How to complete this task
Report back each line of the data that contains the word "instances".
*** Opening of Supplied information ***
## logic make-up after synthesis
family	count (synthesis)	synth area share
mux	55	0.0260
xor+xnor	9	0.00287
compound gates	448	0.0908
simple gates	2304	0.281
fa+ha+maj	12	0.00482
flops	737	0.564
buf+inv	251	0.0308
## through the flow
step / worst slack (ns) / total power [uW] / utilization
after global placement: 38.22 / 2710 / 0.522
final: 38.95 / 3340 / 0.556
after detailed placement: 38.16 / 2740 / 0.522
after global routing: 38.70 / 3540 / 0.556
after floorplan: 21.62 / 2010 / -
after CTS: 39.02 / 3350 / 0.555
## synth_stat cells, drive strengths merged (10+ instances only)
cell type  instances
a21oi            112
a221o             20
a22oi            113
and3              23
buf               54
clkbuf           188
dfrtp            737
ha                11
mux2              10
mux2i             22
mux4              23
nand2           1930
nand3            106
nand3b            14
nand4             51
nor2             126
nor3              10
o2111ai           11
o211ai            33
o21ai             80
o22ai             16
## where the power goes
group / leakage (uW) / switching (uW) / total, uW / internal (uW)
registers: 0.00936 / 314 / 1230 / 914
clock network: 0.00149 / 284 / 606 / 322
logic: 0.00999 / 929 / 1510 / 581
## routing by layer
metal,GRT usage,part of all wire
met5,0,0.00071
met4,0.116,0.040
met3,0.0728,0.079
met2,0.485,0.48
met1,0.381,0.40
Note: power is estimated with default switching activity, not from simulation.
$ cat src/rtl/prils_pkg.sv
// Shared definitions for the prils normalization sequencer.
// Provides the prils controller command codes, the sequencer state
// encoding, the default width of the accumulated shift count, and a
// helper that picks the priority-encode command for a given precision.
package prils_pkg;

  localparam int CNT_W_DEF = 7;

  // Commands to the prils controller. Code 5 is never issued.
  localparam logic [2:0] PF_NOP    = 3'd0;
  localparam logic [2:0] PF_PENC_S = 3'd1;
  localparam logic [2:0] PF_PENC_D = 3'd2;
  localparam logic [2:0] PF_LSH_N  = 3'd3;
  localparam logic [2:0] PF_LSH_32 = 3'd4;
  localparam logic [2:0] PF_CLR    = 3'd6;
  localparam logic [2:0] PF_LOAD   = 3'd7;

  typedef enum logic [2:0] {
    ST_IDLE = 3'd0,
    ST_LOAD = 3'd1,
    ST_ENC  = 3'd2,
    ST_SH32 = 3'd3,
    ST_SHN  = 3'd4,
    ST_DONE = 3'd5
  } state_e;

  function automatic logic [2:0] penc_code(input logic dprec);
    return dprec ? PF_PENC_D : PF_PENC_S;
  endfunction

endpackage
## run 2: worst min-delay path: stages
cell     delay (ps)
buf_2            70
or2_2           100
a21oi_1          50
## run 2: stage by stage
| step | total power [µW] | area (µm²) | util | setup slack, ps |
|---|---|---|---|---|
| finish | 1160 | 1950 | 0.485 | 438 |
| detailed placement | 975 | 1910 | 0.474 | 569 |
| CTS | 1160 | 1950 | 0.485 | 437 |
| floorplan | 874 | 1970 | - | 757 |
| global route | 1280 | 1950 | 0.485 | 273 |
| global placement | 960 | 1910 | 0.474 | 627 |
File: src/rtl/multicycle_controller_decode.sv
// Combinational state + opcode to datapath control-vector decoder.
module ctrl_output_decode
  import mips_ctrl_pkg::*;
(
  input  logic [3:0] state_i,
  input  logic [5:0] opcode_i,
  output ctrl_t      ctrl_o
);

  logic is_r;
  logic is_i;

  assign is_r = (opcode_i[5:4] == CLASS_R);
  assign is_i = (opcode_i[5:4] == CLASS_I);

  always_comb begin
    ctrl_o = '0;
    // Register-file read selects follow the IR in every active state.
    if (state_i != S_IDLE) begin
      ctrl_o.read_data_src1 = is_r || is_i || (opcode_i == OP_LW);
      ctrl_o.read_data_src2 = is_r;
    end
    case (state_i)
      S_FETCH: begin
        ctrl_o.ir_write  = 1'b1;
        ctrl_o.pc_write  = 1'b1;
        ctrl_o.alu_src_b = SRCB_ONE;
        ctrl_o.alu_op    = ALU_ADD;
      end
      S_DECODE: begin
        ctrl_o.alu_src_b = SRCB_IMM;
        ctrl_o.alu_op    = ALU_ADD;
      end
      S_EXEC_R: begin
        ctrl_o.alu_src_a = 1'b1;
        ctrl_o.alu_src_b = SRCB_REG_B;
        ctrl_o.alu_op    = ALU_FUNC;
      end
      S_EXEC_I: begin
        ctrl_o.alu_src_a = 1'b1;
        ctrl_o.alu_src_b = SRCB_IMM;
        ctrl_o.alu_op    = ALU_FUNC;
      end
      S_ALU_WB: ctrl_o.rf_write = 1'b1;
      S_MEM_ADDR: begin
        ctrl_o.alu_src_a = 1'b1;
        ctrl_o.alu_src_b = SRCB_IMM;
        ctrl_o.alu_op    = ALU_ADD;
      end
      S_MEM_RD: begin
        ctrl_o.immed_addr = 1'b1;
        ctrl_o.mdr_write  = 1'b1;
      end
      S_MEM_WB: begin
        ctrl_o.rf_write   = 1'b1;
        ctrl_o.mem_to_reg = 1'b1;
      end
      S_MEM_WR: begin
        ctrl_o.immed_addr = 1'b1;
        ctrl_o.dmem_write = 1'b1;
      end
      S_BRANCH: begin
        ctrl_o.alu_src_a   = 1'b1;
        ctrl_o.alu_src_b   = SRCB_REG_B;
        ctrl_o.alu_op      = ALU_SUB;
        ctrl_o.pc_source   = 1'b1;
        ctrl_o.beq_control = (opcode_i == OP_BEQ);
        ctrl_o.bne_control = (opcode_i == OP_BNE);
      end
      S_JUMP: begin
        ctrl_o.alu_src_b = SRCB_JUMP;
        ctrl_o.alu_op    = ALU_ADD;
        ctrl_o.pc_write  = 1'b1;
      end
      default: ;
    endcase
  end

endmodule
*** Close of Supplied information ***
Reply
## synth_stat cells, drive strengths merged (10+ instances only)
cell type  instances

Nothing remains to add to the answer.